● **What you have to do**
Within the material below, transcribe exactly the lines from the one holding "dieWidth_um 217 \" through the one holding "initialDrtViolationCount 960 \", keeping both ends and skipping the rest.

● **Supplied data**

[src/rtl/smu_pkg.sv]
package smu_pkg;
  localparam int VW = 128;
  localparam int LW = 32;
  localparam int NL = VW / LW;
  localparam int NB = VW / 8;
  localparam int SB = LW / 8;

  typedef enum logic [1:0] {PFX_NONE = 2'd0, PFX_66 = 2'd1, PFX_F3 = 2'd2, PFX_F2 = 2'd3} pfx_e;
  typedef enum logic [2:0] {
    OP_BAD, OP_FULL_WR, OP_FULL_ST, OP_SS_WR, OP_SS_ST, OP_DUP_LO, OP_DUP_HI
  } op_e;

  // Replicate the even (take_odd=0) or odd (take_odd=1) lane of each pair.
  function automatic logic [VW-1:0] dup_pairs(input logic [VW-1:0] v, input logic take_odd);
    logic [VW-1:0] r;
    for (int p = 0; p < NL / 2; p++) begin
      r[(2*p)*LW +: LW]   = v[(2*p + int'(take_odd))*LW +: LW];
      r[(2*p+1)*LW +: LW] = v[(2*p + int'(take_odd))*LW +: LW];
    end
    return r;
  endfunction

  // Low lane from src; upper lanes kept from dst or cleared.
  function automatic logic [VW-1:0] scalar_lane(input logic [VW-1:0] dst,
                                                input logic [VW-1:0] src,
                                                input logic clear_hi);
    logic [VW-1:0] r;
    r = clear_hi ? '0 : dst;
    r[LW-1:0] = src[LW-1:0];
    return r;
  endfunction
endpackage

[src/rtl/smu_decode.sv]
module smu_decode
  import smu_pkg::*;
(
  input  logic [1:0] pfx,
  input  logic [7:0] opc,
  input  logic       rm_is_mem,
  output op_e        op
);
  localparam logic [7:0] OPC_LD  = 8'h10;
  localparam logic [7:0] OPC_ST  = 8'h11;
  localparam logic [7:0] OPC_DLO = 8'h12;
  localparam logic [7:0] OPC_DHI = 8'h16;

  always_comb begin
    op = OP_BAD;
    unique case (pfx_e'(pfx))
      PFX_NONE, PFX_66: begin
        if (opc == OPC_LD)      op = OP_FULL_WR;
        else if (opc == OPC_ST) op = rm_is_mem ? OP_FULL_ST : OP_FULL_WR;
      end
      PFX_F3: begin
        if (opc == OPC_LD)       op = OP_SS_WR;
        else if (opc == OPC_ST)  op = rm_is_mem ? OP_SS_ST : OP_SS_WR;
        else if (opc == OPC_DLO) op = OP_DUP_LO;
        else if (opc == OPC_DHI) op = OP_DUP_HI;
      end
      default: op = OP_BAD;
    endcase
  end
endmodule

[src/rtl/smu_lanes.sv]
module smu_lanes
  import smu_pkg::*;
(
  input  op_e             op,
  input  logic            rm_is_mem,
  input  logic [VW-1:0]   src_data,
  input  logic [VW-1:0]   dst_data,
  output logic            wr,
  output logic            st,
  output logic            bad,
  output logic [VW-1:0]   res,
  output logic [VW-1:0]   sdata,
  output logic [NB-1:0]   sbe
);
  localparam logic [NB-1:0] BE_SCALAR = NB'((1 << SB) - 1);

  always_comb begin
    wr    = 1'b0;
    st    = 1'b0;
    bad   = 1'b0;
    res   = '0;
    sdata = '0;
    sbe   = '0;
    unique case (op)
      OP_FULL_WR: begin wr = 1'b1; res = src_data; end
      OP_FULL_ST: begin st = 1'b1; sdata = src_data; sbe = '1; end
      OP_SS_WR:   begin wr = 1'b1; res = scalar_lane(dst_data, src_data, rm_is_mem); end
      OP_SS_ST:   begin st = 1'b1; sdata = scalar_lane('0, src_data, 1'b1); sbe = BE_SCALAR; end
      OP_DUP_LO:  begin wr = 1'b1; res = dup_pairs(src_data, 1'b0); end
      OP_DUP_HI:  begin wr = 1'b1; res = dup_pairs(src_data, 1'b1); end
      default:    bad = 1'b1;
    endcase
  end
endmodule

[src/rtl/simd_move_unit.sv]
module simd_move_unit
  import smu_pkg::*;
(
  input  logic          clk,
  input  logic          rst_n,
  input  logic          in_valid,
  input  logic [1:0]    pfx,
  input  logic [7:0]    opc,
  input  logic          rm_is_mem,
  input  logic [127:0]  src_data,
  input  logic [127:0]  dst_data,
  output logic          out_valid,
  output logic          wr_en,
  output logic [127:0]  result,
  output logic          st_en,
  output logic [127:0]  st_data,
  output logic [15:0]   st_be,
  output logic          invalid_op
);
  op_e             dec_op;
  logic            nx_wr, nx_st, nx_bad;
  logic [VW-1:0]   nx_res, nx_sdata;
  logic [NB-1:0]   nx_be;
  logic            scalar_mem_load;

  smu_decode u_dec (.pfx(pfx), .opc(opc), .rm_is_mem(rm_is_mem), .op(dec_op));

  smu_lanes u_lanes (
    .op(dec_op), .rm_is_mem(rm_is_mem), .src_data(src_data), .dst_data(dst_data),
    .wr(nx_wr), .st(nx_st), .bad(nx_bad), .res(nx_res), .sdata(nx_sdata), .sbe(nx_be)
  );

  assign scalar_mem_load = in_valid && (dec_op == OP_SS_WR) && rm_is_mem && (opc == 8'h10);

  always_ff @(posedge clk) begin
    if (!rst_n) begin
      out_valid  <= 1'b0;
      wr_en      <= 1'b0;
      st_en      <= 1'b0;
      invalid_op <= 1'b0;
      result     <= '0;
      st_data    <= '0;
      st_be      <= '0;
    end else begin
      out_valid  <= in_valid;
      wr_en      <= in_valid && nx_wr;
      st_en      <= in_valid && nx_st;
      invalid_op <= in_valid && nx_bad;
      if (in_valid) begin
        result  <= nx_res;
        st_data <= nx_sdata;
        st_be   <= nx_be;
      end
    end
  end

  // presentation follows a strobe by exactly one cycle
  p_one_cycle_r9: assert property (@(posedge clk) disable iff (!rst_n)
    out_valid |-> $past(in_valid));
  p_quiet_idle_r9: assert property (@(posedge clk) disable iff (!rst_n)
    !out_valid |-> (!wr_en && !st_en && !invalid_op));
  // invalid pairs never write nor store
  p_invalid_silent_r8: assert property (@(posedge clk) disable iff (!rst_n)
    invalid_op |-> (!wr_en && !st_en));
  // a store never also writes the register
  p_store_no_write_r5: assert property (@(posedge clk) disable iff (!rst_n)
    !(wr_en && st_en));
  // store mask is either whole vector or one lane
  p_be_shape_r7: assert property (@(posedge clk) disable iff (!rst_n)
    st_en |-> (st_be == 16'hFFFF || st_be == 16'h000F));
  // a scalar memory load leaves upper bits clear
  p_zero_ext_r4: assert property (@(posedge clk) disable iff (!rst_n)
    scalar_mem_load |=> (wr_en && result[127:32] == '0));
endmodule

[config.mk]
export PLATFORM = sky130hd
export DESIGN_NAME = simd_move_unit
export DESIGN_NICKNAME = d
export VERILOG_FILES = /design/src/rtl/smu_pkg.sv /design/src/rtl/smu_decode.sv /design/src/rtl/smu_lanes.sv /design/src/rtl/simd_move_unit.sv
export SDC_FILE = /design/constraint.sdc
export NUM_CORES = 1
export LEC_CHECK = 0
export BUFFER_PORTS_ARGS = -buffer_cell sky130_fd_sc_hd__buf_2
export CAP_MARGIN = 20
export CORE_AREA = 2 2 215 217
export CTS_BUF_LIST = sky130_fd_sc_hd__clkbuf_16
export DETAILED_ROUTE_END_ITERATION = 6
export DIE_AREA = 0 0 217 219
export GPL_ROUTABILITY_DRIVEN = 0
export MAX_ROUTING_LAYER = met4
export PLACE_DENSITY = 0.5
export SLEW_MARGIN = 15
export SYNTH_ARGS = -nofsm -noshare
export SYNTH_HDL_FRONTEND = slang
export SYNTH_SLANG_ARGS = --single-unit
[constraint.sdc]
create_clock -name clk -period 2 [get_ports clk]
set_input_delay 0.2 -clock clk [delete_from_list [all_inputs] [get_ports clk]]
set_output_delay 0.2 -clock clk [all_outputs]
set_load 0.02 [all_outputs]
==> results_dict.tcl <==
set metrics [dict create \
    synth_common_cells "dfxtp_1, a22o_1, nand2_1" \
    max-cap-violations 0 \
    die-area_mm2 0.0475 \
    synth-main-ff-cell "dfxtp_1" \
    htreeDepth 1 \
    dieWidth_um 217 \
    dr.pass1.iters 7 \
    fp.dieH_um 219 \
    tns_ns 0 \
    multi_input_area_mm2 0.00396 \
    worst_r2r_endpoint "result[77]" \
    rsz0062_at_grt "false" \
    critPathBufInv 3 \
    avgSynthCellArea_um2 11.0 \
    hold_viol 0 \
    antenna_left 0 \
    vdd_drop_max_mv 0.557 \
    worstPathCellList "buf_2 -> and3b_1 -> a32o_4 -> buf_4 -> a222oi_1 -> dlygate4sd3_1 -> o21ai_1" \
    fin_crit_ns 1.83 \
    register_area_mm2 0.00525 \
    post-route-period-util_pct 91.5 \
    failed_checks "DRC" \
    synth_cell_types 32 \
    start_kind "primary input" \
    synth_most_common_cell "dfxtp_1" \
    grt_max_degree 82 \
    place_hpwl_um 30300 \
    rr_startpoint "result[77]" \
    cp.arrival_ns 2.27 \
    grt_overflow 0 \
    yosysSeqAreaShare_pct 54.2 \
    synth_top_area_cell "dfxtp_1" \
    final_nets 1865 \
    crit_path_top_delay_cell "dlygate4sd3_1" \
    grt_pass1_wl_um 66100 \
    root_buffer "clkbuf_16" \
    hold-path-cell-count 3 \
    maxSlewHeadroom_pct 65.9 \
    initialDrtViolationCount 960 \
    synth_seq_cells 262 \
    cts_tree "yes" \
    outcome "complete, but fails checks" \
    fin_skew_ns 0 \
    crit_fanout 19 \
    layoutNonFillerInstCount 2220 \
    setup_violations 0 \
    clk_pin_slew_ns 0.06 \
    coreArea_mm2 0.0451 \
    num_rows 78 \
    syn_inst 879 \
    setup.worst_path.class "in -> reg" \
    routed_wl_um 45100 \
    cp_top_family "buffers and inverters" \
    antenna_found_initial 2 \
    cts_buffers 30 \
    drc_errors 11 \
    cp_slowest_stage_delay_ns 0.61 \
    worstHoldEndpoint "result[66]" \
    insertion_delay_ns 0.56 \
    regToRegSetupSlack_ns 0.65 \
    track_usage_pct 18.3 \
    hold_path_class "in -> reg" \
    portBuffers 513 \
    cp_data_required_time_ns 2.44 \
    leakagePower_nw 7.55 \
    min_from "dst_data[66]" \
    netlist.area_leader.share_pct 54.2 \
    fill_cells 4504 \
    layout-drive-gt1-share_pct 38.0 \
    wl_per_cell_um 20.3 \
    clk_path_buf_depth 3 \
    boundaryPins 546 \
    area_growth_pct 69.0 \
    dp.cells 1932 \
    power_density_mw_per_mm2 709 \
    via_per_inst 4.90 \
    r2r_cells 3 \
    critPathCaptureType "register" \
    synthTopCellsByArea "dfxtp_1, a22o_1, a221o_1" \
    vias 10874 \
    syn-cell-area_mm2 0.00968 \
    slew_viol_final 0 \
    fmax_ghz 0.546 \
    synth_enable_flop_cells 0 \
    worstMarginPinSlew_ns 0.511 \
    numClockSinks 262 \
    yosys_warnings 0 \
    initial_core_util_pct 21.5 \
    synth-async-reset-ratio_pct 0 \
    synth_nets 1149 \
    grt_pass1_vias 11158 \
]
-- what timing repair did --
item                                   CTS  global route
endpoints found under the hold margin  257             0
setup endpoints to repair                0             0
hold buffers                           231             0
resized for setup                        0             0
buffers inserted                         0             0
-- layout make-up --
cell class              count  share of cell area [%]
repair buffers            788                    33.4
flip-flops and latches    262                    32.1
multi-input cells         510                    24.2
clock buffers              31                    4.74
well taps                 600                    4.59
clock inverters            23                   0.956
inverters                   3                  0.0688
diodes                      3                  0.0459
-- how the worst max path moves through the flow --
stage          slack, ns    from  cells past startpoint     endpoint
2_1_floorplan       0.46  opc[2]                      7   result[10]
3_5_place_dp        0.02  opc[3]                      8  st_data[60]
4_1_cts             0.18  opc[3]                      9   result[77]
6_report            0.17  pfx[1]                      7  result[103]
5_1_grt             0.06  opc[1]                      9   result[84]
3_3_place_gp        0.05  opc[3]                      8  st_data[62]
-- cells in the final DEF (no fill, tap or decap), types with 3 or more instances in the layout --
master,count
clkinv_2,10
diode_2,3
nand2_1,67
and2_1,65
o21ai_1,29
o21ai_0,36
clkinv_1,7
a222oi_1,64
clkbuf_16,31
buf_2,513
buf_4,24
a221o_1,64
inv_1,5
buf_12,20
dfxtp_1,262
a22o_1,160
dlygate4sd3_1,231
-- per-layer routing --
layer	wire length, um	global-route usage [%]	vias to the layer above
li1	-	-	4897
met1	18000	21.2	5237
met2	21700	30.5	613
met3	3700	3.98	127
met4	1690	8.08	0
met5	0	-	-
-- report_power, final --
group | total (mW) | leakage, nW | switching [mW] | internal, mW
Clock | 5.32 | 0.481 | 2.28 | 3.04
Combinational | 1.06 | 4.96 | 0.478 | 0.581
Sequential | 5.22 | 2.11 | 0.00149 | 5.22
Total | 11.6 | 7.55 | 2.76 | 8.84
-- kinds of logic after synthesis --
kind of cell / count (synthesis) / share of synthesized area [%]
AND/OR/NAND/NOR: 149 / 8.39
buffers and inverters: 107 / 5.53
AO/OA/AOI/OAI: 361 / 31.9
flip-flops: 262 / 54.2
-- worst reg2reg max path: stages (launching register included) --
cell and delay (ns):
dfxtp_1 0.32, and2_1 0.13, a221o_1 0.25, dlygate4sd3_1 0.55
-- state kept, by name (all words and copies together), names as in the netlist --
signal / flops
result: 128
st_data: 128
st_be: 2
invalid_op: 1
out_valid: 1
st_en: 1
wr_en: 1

● **Solved exercise**
    dieWidth_um 217 \
    dr.pass1.iters 7 \
    fp.dieH_um 219 \
    tns_ns 0 \
    multi_input_area_mm2 0.00396 \
    worst_r2r_endpoint "result[77]" \
    rsz0062_at_grt "false" \
    critPathBufInv 3 \
    avgSynthCellArea_um2 11.0 \
    hold_viol 0 \
    antenna_left 0 \
    vdd_drop_max_mv 0.557 \
    worstPathCellList "buf_2 -> and3b_1 -> a32o_4 -> buf_4 -> a222oi_1 -> dlygate4sd3_1 -> o21ai_1" \
    fin_crit_ns 1.83 \
    register_area_mm2 0.00525 \
    post-route-period-util_pct 91.5 \
    failed_checks "DRC" \
    synth_cell_types 32 \
    start_kind "primary input" \
    synth_most_common_cell "dfxtp_1" \
    grt_max_degree 82 \
    place_hpwl_um 30300 \
    rr_startpoint "result[77]" \
    cp.arrival_ns 2.27 \
    grt_overflow 0 \
    yosysSeqAreaShare_pct 54.2 \
    synth_top_area_cell "dfxtp_1" \
    final_nets 1865 \
    crit_path_top_delay_cell "dlygate4sd3_1" \
    grt_pass1_wl_um 66100 \
    root_buffer "clkbuf_16" \
    hold-path-cell-count 3 \
    maxSlewHeadroom_pct 65.9 \
    initialDrtViolationCount 960 \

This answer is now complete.